20% of Android Apps expose private info

Rizwan Anwer

Just when Apple began to play big brother over its customers its shocking to find out there are several Google Android applications that have been secretly collecting your private data. A study shows that out of the vast applications available for the Android around 20% of those applications expose your private info for example

CNet reports that a recent report from security firm SMobile Systems says five percent of 48,000 downloadable apps in the Android marketplace can place calls to any number without the user doing anything and 3 percent can allow an app to send unknown SMS messages to premium numbers that incur expensive charges.

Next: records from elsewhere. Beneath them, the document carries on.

$ cat config.mk
export PLATFORM = sky130hd
export DESIGN_NAME = perm_pair_cycle_type_check
export DESIGN_NICKNAME = d
export VERILOG_FILES = /design/src/rtl/core/ppct_pkg.sv /design/src/rtl/core/perm_pair_cycle_type_check.sv /design/src/rtl/core/ppct_front.sv /design/src/rtl/core/ppct_step.sv /design/src/rtl/core/ppct_count.sv /design/src/rtl/core/ppct_match.sv
export SDC_FILE = /design/constraint.sdc
export NUM_CORES = 2
export LEC_CHECK = 0
export ABC_CLOCK_PERIOD_IN_PS = 13520
export BUFFER_PORTS_ARGS = -buffer_cell sky130_fd_sc_hd__buf_2
export CORE_ASPECT_RATIO = 0.5
export CORE_MARGIN = 1.5
export CORE_UTILIZATION = 45
export DETAILED_ROUTE_END_ITERATION = 10
export SYNTH_ARGS = -nofsm -noshare
export SYNTH_HDL_FRONTEND = slang
export SYNTH_SLANG_ARGS = --single-unit
$ cat constraint.sdc
create_clock -name clk_i -period 13.52 [get_ports clk_i]
set_input_delay 1.352 -clock clk_i [delete_from_list [all_inputs] [get_ports clk_i]]
set_output_delay 1.352 -clock clk_i [all_outputs]
set_load 0.01 [all_outputs]
$ cat src/rtl/core/ppct_pkg.sv
package ppct_pkg;

  localparam int unsigned PERM_W    = 40;
  localparam int unsigned CODE_W    = 41;
  localparam int unsigned NIB_W     = 4;
  localparam int unsigned NIBBLES   = PERM_W / NIB_W;
  localparam int unsigned PALETTE_N = 4;
  localparam int unsigned CFG_IDX_W = 2;

  // configuration register indexes
  localparam logic [CFG_IDX_W-1:0] CFG_PALETTE_0 = 2'd0;
  localparam logic [CFG_IDX_W-1:0] CFG_PALETTE_1 = 2'd1;
  localparam logic [CFG_IDX_W-1:0] CFG_PALETTE_2 = 2'd2;
  localparam logic [CFG_IDX_W-1:0] CFG_PALETTE_3 = 2'd3;

  typedef logic [CODE_W-1:0] code_t;

  typedef struct packed {
    logic [PERM_W-1:0] left_perm;
    logic [PERM_W-1:0] right_perm;
  } in_word_t;

  typedef struct packed {
    code_t          cycle_code;
    logic           palette_hit;
    logic [1:0]     hit_index;
    logic           bad_perm;
  } out_word_t;

endpackage

$ cat src/rtl/core/perm_pair_cycle_type_check.sv
// channel  | direction | handshake               | payload
// in       | input     | in_valid_i / in_stall_o   | in_word_i  (left_perm, right_perm)
// out      | output    | out_valid_o / out_stall_i | out_word_o (cycle_code, palette_hit,
//          |           |                         |             hit_index, bad_perm)
// cfg      | input     | cfg_we_i                | cfg_idx_i, cfg_data_i
//
// one word in and one word out per cycle when nothing stalls
// registers in order: front check and inversion, one orbit hop per
// walk stage for POINTS stages, cycle counting, palette compare into the output
// register
// rst_ni clears every stage valid bit and the palette registers asynchronously
// each stage holds its word while the next one is full and cannot move, so
// bubbles collapse and the input keeps taking words while a result waits
module perm_pair_cycle_type_check #(
  parameter int unsigned POINTS = 10
) (
  input  logic                                clk_i,
  input  logic                                rst_ni,
  input  logic                                in_valid_i,
  output logic                                in_stall_o,
  input  ppct_pkg::in_word_t                  in_word_i,
  output logic                                out_valid_o,
  input  logic                                out_stall_i,
  output ppct_pkg::out_word_t                 out_word_o,
  input  logic                                cfg_we_i,
  input  logic [ppct_pkg::CFG_IDX_W-1:0]      cfg_idx_i,
  input  logic [ppct_pkg::CODE_W-1:0]         cfg_data_i
);

  localparam int unsigned IDXW = $clog2(POINTS);
  localparam int unsigned LENW = $clog2(POINTS + 1);

  // palette registers
  logic [ppct_pkg::PALETTE_N-1:0][ppct_pkg::CODE_W-1:0] palette_q;

  always_ff @(posedge clk_i or negedge rst_ni) begin
    if (!rst_ni) begin
      palette_q <= '0;
    end else if (cfg_we_i) begin
      case (cfg_idx_i)
        ppct_pkg::CFG_PALETTE_0: palette_q[0] <= cfg_data_i;
        ppct_pkg::CFG_PALETTE_1: palette_q[1] <= cfg_data_i;
        ppct_pkg::CFG_PALETTE_2: palette_q[2] <= cfg_data_i;
        ppct_pkg::CFG_PALETTE_3: palette_q[3] <= cfg_data_i;
        default: ;
      endcase
    end
  end

  // walk pipeline: stage 0 is the front, stage k has taken k hops
  logic [POINTS:0]                    walk_vld_q;
  logic [POINTS:0]                    walk_rdy;
  logic [POINTS-1:0][IDXW-1:0]        rel_q  [POINTS+1];
  logic [POINTS-1:0][IDXW-1:0]        cur_q  [POINTS+1];
  logic [POINTS-1:0][LENW-1:0]        len_q  [POINTS+1];
  logic [POINTS-1:0]                  lead_q [POINTS+1];
  logic [POINTS:0]                    bad_q;

  logic                               cnt_vld_q;
  logic                               cnt_rdy;
  ppct_pkg::code_t                    code_q;
  logic                               cnt_bad_q;

  logic                               out_vld_q;
  logic                               out_rdy;
  ppct_pkg::out_word_t                out_word_q;

  // ready chain from the output back to the input
  assign out_rdy = !out_vld_q || !out_stall_i;
  assign cnt_rdy = !cnt_vld_q || out_rdy;
  assign walk_rdy[POINTS] = !walk_vld_q[POINTS] || cnt_rdy;
  for (genvar k = 0; k < POINTS; k++) begin : g_rdy
    assign walk_rdy[k] = !walk_vld_q[k] || walk_rdy[k+1];
  end
  assign in_stall_o = !walk_rdy[0];

  // front: bijection check, inverse and relative permutation
  logic [POINTS-1:0][IDXW-1:0] front_rel;
  logic                        front_bad;
  logic [POINTS-1:0][IDXW-1:0] lane_home;

  ppct_front #(.POINTS(POINTS)) u_front (
    .word_i (in_word_i),
    .rel_o  (front_rel),
    .bad_o  (front_bad)
  );

  // each lane starts at its own point
  always_comb begin
    for (int p = 0; p < POINTS; p++) lane_home[p] = IDXW'(p);
  end

  always_ff @(posedge clk_i or negedge rst_ni) begin
    if (!rst_ni) begin
      walk_vld_q[0] <= 1'b0;
    end else if (walk_rdy[0]) begin
      walk_vld_q[0] <= in_valid_i;
    end
  end

  always_ff @(posedge clk_i) begin
    if (walk_rdy[0] && in_valid_i) begin
      rel_q[0]  <= front_rel;
      cur_q[0]  <= lane_home;
      len_q[0]  <= '0;
      lead_q[0] <= '1;
      bad_q[0]  <= front_bad;
    end
  end

  // walk stages: every lane hops once per stage
  for (genvar k = 1; k <= POINTS; k++) begin : g_walk
    logic [POINTS-1:0][IDXW-1:0] cur_d;
    logic [POINTS-1:0][LENW-1:0] len_d;
    logic [POINTS-1:0]           lead_d;

    ppct_step #(.POINTS(POINTS), .STEP(k)) u_step (
      .rel_i  (rel_q[k-1]),
      .cur_i  (cur_q[k-1]),
      .len_i  (len_q[k-1]),
      .lead_i (lead_q[k-1]),
      .cur_o  (cur_d),
      .len_o  (len_d),
      .lead_o (lead_d)
    );

    always_ff @(posedge clk_i or negedge rst_ni) begin
      if (!rst_ni) begin
        walk_vld_q[k] <= 1'b0;
      end else if (walk_rdy[k]) begin
        walk_vld_q[k] <= walk_vld_q[k-1];
      end
    end

    always_ff @(posedge clk_i) begin
      if (walk_rdy[k] && walk_vld_q[k-1]) begin
        rel_q[k]  <= rel_q[k-1];
        cur_q[k]  <= cur_d;
        len_q[k]  <= len_d;
        lead_q[k] <= lead_d;
        bad_q[k]  <= bad_q[k-1];
      end
    end
  end

  // merge: leaders report their cycle lengths, counted per length
  ppct_pkg::code_t code_d;

  ppct_count #(.POINTS(POINTS)) u_count (
    .len_i  (len_q[POINTS]),
    .lead_i (lead_q[POINTS]),
    .bad_i  (bad_q[POINTS]),
    .code_o (code_d)
  );

  always_ff @(posedge clk_i or negedge rst_ni) begin
    if (!rst_ni) begin
      cnt_vld_q <= 1'b0;
    end else if (cnt_rdy) begin
      cnt_vld_q <= walk_vld_q[POINTS];
    end
  end

  always_ff @(posedge clk_i) begin
    if (cnt_rdy && walk_vld_q[POINTS]) begin
      code_q    <= code_d;
      cnt_bad_q <= bad_q[POINTS];
    end
  end

  // palette compare into the output register
  logic       hit_d;
  logic [1:0] idx_d;

  ppct_match u_match (
    .code_i    (code_q),
    .bad_i     (cnt_bad_q),
    .palette_i (palette_q),
    .hit_o     (hit_d),
    .idx_o     (idx_d)
  );

  always_ff @(posedge clk_i or negedge rst_ni) begin
    if (!rst_ni) begin
      out_vld_q <= 1'b0;
    end else if (out_rdy) begin
      out_vld_q <= cnt_vld_q;
    end
  end

  always_ff @(posedge clk_i) begin
    if (out_rdy && cnt_vld_q) begin
      out_word_q.cycle_code  <= code_q;
      out_word_q.palette_hit <= hit_d;
      out_word_q.hit_index   <= idx_d;
      out_word_q.bad_perm    <= cnt_bad_q;
    end
  end

  assign out_valid_o = out_vld_q;
  assign out_word_o  = out_word_q;

endmodule

$ cat src/rtl/core/ppct_front.sv
module ppct_front #(
  parameter int unsigned POINTS = 10,
  parameter int unsigned IDXW   = $clog2(POINTS)
) (
  input  ppct_pkg::in_word_t          word_i,
  output logic [POINTS-1:0][IDXW-1:0] rel_o,
  output logic                        bad_o
);

  logic [POINTS-1:0][ppct_pkg::NIB_W-1:0] lnib;
  logic [POINTS-1:0][ppct_pkg::NIB_W-1:0] rnib;
  logic [POINTS-1:0][POINTS-1:0]          lhit;
  logic [POINTS-1:0][POINTS-1:0]          rhit;
  logic [POINTS-1:0]                      lcov;
  logic [POINTS-1:0]                      rcov;
  logic [POINTS-1:0][IDXW-1:0]            inv;

  // nibbles past the end of the word read as zero
  for (genvar p = 0; p < POINTS; p++) begin : g_nib
    if (p < ppct_pkg::NIBBLES) begin : g_in
      assign lnib[p] = word_i.left_perm[ppct_pkg::NIB_W*p +: ppct_pkg::NIB_W];
      assign rnib[p] = word_i.right_perm[ppct_pkg::NIB_W*p +: ppct_pkg::NIB_W];
    end else begin : g_pad
      assign lnib[p] = '0;
      assign rnib[p] = '0;
    end
  end

  // one-hot decode of every image; full coverage means a bijection
  always_comb begin
    lcov = '0;
    rcov = '0;
    for (int p = 0; p < POINTS; p++) begin
      for (int q = 0; q < POINTS; q++) begin
        lhit[p][q] = (lnib[p] == ppct_pkg::NIB_W'(q));
        rhit[p][q] = (rnib[p] == ppct_pkg::NIB_W'(q));
      end
      lcov = lcov | lhit[p];
      rcov = rcov | rhit[p];
    end
  end

  assign bad_o = ~(&lcov) | ~(&rcov);

  // inverse of left, then rel[q] = right[inv_left[q]]
  always_comb begin
    for (int q = 0; q < POINTS; q++) begin
      inv[q] = '0;
      for (int p = 0; p < POINTS; p++) begin
        if (lhit[p][q]) inv[q] = inv[q] | IDXW'(p);
      end
    end
    for (int q = 0; q < POINTS; q++) begin
      rel_o[q] = '0;
      for (int p = 0; p < POINTS; p++) begin
        if (!bad_o && inv[q] == IDXW'(p)) rel_o[q] = rel_o[q] | IDXW'(rnib[p]);
      end
    end
  end

endmodule

$ cat src/rtl/core/ppct_step.sv
module ppct_step #(
  parameter int unsigned POINTS = 10,
  parameter int unsigned STEP   = 1,
  parameter int unsigned IDXW   = $clog2(POINTS),
  parameter int unsigned LENW   = $clog2(POINTS + 1)
) (
  input  logic [POINTS-1:0][IDXW-1:0] rel_i,
  input  logic [POINTS-1:0][IDXW-1:0] cur_i,
  input  logic [POINTS-1:0][LENW-1:0] len_i,
  input  logic [POINTS-1:0]           lead_i,
  output logic [POINTS-1:0][IDXW-1:0] cur_o,
  output logic [POINTS-1:0][LENW-1:0] len_o,
  output logic [POINTS-1:0]           lead_o
);

  // every lane follows its own orbit one hop; a lane stays leader only
  // while no smaller point shows up before it returns home
  always_comb begin
    for (int p = 0; p < POINTS; p++) begin
      cur_o[p]  = rel_i[cur_i[p]];
      len_o[p]  = len_i[p];
      lead_o[p] = lead_i[p];
      if (len_i[p] == '0) begin
        if (cur_o[p] == IDXW'(p)) begin
          len_o[p] = LENW'(STEP);
        end else if (cur_o[p] < IDXW'(p)) begin
          lead_o[p] = 1'b0;
        end
      end
    end
  end

endmodule

$ cat src/rtl/core/ppct_count.sv
module ppct_count #(
  parameter int unsigned POINTS = 10,
  parameter int unsigned LENW   = $clog2(POINTS + 1)
) (
  input  logic [POINTS-1:0][LENW-1:0] len_i,
  input  logic [POINTS-1:0]           lead_i,
  input  logic                        bad_i,
  output ppct_pkg::code_t             code_o
);

  localparam int unsigned TW = (4 * (POINTS + 1) > ppct_pkg::CODE_W) ?
                               4 * (POINTS + 1) : ppct_pkg::CODE_W;

  logic [TW-1:0] tmp;
  logic [3:0]    cnt;

  // nibble L of the code is the number of cycles of length L
  always_comb begin
    tmp = '0;
    for (int l = 1; l <= POINTS; l++) begin
      cnt = '0;
      for (int p = 0; p < POINTS; p++) begin
        cnt = cnt + 4'(lead_i[p] && (len_i[p] == LENW'(l)));
      end
      tmp[4*l +: 4] = cnt;
    end
    code_o = bad_i ? '0 : tmp[ppct_pkg::CODE_W-1:0];
  end

endmodule

$ cat src/rtl/core/ppct_match.sv
module ppct_match (
  input  ppct_pkg::code_t                             code_i,
  input  logic                                        bad_i,
  input  logic [ppct_pkg::PALETTE_N-1:0][ppct_pkg::CODE_W-1:0] palette_i,
  output logic                                        hit_o,
  output logic [1:0]                                  idx_o
);

  // lowest matching entry wins
  always_comb begin
    hit_o = 1'b0;
    idx_o = '0;
    for (int k = ppct_pkg::PALETTE_N - 1; k >= 0; k--) begin
      if (!bad_i && palette_i[k] == code_i) begin
        hit_o = 1'b1;
        idx_o = 2'(k);
      end
    end
  end

endmodule

==> impl_results.md <==
* Status: finished, final reports clean
* Core ar. at 190000 µm²
* Final period demand of the worst path at about 4.2 ns
* Routed met3 length at between 30000 and 40000 µm
* Vias/cell at slightly below 7
* Cell depth of the worst flop-to-flop path at 12
* Clk pwr share at 25.1%
* Avg WL per Cell at 32.4 µm
* DP Area at about 88000 µm²
* Largest net degree at the start of global routing at 109
* Global route overflow at 0
* Final HPWL DP at 206000 µm
* IO Pins at approximately 180
* DR iter-0 viols at 7923
* Layout cells sized above 1 at between 20 and 25%
* Hold Crit Start: bad_q[4]$_DFFE_PP_
* Die area at ~200000 µm²
* Final #Nets at approximately 6700
* DR top layer: met5
* Int Power at 0.00985 W
* Worst r2r src: len_q[10][7]$_DFFE_PP_
* Critical path depth in cells at 12
* WL met1 at 120000 µm
* Hold Slack at 0.407 ns
* RSZ-0062 raised after global routing: false
* Hold Path Depth at 0
* Fillers at around 16000
* Crit. End Element: flop
* Top_reg_cell synth: edfxtp_1
* Number of global-route vias before repair at 60100
* Most common cell on crit path: fa_1
* Syn Std Cell Area at just under 90000 µm²
* Met2 wire length at 131000 µm
* Clock-pin slew on the worst setup and hold paths at 0.06 ns
* Top Family by Delay on Critical Path: adder cells
* Clk buf depth at 4
* Initial antenna violation count at 8
* Commonest cells in the netlist: edfxtp_1, mux4_2, mux2i_1
* Cells after Synth at 6704
* Max-Cap Viols at 0
* Switching Power at 0.00539 W
* Hold Fails Final Rpt at 0
* Global-route wire length before repair at between 400000 and 500000 µm
* Initial core utilization at 45.4%
* Setup TNS Final at 0 ns
* Root Buffer: clkbuf_16
* Detailed Routing Iterations Pass 1 at 6
* CP startpoint kind: flop
* Worst EP required at between 10 and 15 ns
* CTS H-tree depth at 4
* Top-count cell post-synth: edfxtp_1
* Register share of total power at 48.3%
* Gate power share at a little over a quarter
* CP max stage delay at 0.52 ns
* Setup Buffers After CTS at 0
* Crit share post-route at 31.3%
* Setup slack, reg-to-reg at 9.28 ns
* Number of port buffers at 170
* Post-route DRC at 0
* Clock Sinks at 1367
* Sw frac at 35.4%
* Clock latency on the worst-skew pair at just over 0.8 ns
* Setup WS post-layout at 9.28 ns
* Buf/Inv on CP at 2
* CP startpoint: len_q[10][7]$_DFFE_PP_
* CTS tree: done
* Sequential share of the synthesized area at 46.4%
* CP arrival at 4.78 ns
* Setup Crit Path Kind: flop to flop
* Syn_area_per_cell at 12.9 µm²
* Final WL at ~300000 µm
* Synth Warn # at 0
* Maximum clock frequency at ~0.24 GHz
* Synth cell types at 92
* VDD IR max at about 100 µV
* P_leak at 33.5 nW
* Final slew viol count at 0
* Slowest cell on the critical path: or3b_2
* Hold Buf Count CTS at 0
* Post-synth top area cell: edfxtp_1
* Worst Tran Pin Value at 1.34 ns
* Area delta synth->final at 7.27%
* Die Wd at 623 µm
* Clock skew at 0.0557 ns
* # setup viols final at 0
* HP Class: flop to flop
* Crit-path cells: or3b_2 -> nor2_1 -> ha_1 -> inv_1 -> fa_1 -> fa_1 -> fa_1 -> inv_1 -> fa_1 -> fa_1 -> xnor2_1 -> nor2_1
* Die H at 313 µm
* Synth top area cells: edfxtp_1, mux4_2, mux2i_1
* Antenna-violating nets left at 0
* DP Worst Slack at ~8.7 ns
* Ant diodes at 0
* Yosys reg bits at 1367
* Gr usage total at 29.6%
* Vias post-DR at 61600
* CTS Buf Count at 142
* Final Instance Area at 92800 µm²
* Post-CTS resize count at 0
* Critical Path Fanout Max at 3
* Cell row count at 113
* Cell area power density at 164 nW/µm²
* Top-area cell type share of the netlist area at 41.3%
* Crit Reg-Reg Endpoint: code_q[14]$_SDFFCE_PP0P_
* Relative slew slack at about 9.9%
* Post-synth EDFFs at between 1000 and 1500
* Gpl congestion at ~0.93
* Post-synthesis async set-or-reset flop share at approximately 13%
* Hold endpoint: bad_q[5]$_DFFE_PP_
-- metrics by stage --
| stage | util [%] | power, W | instances |
|---|---|---|---|
| floorplan | - | 0.00982 | 6707 |
| global placement | 46.4 | 0.0113 | 8824 |
| detailed placement | 46.4 | 0.0114 | 8824 |
| CTS | 48.7 | 0.0152 | 9064 |
| global route | 48.7 | 0.0159 | 9064 |
| finish | 48.7 | 0.0152 | 9064 |
-- routing by layer --
layer	vias to the layer above	track usage [%]
met1	31200	41.7
met5	-	0
li1	25700	-
met3	763	6.30
met4	8	10.7
met2	3956	45.4
-- cells by family after synthesis --
kind of cell,share of synthesized area (%)
AOI/OAI and AO/OA,6.96
xor gates and xnor gates,1.68
adders and majority gates,1.90
buffers and inverters,4.00
DFF,46.4
muxes,27.8
other,0.00434
and+or+nand+nor,11.2
-- layout by cell type, fill, tap and decap left out, types with 51 or more instances in the layout --
master     instances
edfxtp_1        1190
mux4_2           668
mux2i_1          609
nor2_1           428
nand2_1          282
mux2_2           259
inv_1            221
o21ai_0          209
a21oi_1          184
dfrtp_1          177
buf_2            169
xor2_1           146
clkbuf_16        144
o22ai_1          137
nand3b_1         126
nand2b_1         108
nor4_1           108
nor3_1            93
nand3_1           88
or2_2             88
nor2b_1           72
nor4b_1           59
a221oi_1          56
fa_1              54
a211oi_1          51
a31oi_1           51
buf_4             51
-- worst max-delay path by stage --
stage	slack (ns)	to
floorplan	5.56	bad_q[8]$_DFFE_PP_
global placement	8.74	rel_q[0][5]$_DFFE_PP_
detailed placement	8.67	rel_q[0][5]$_DFFE_PP_
CTS	9.30	code_q[14]$_SDFFCE_PP0P_
global route	9.14	code_q[14]$_SDFFCE_PP0P_
finish	9.28	code_q[14]$_SDFFCE_PP0P_
-- cell type report --
class                   count  area, µm²  area share, %
clock buffers             163       3680           3.97
repair buffers            221       1240           1.34
flip-flops and latches   1367      40200           43.3
multi-input cells        4472      43000           46.3
inverters                 234        878          0.947
clock inverters            77        673          0.725
well taps                2530       3170           3.41
-- registers in the layout, summed over array words and instances, names as in the netlist --
signal,cells
len_q,290
cur_q,360
bad_q,11
palette_q,164
walk_vld_q,11
out_word_o,41
cnt_vld_q,1
out_valid_o,1
rel_q,360
code_q,37
lead_q,90
cnt_bad_q,1
-- power groups by stage --
stage	sequential, W	clock [W]	combinational (W)
final	0.00736	0.00383	0.00405
after detailed placement	0.00740	0	0.00400
after floorplan	0.00628	0	0.00354
after CTS	0.00732	0.00389	0.00401
after global placement	0.00735	0	0.00393
after global routing	0.00747	0.00406	0.00433
No activity file was read; power rests on OpenSTA's default activity.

SMobile Systems' report says 5,783 applications in the Market request three or more notable permissions with notable permissions being ones that grant access to personal identifying information, location or service that could be used maliciously. Twenty-nine applications were found to request the exact same permissions as known spyware (and have been categorized and detected as such by SM), eight applications explicitly request a specific permission that would allow the device to brick itself, or render it absolutely unusable.

"Just because it's coming from a known location like the Android market or the Apple App store doesn't mean you can assume that the app isn't malicious or that there is a proper vetting process," Dan Hoffman, Chief Technology Officer at SMobile Systems, is quoted as saying.

This is a real eye opener to show that just like unknown PC applications there are just as dangerous applications for even the Android phones. With the number of Android apps in the store and the large number of people coding apps for the OS its not surprise that one or even a handful of those coders is making malicious code for the application in secret.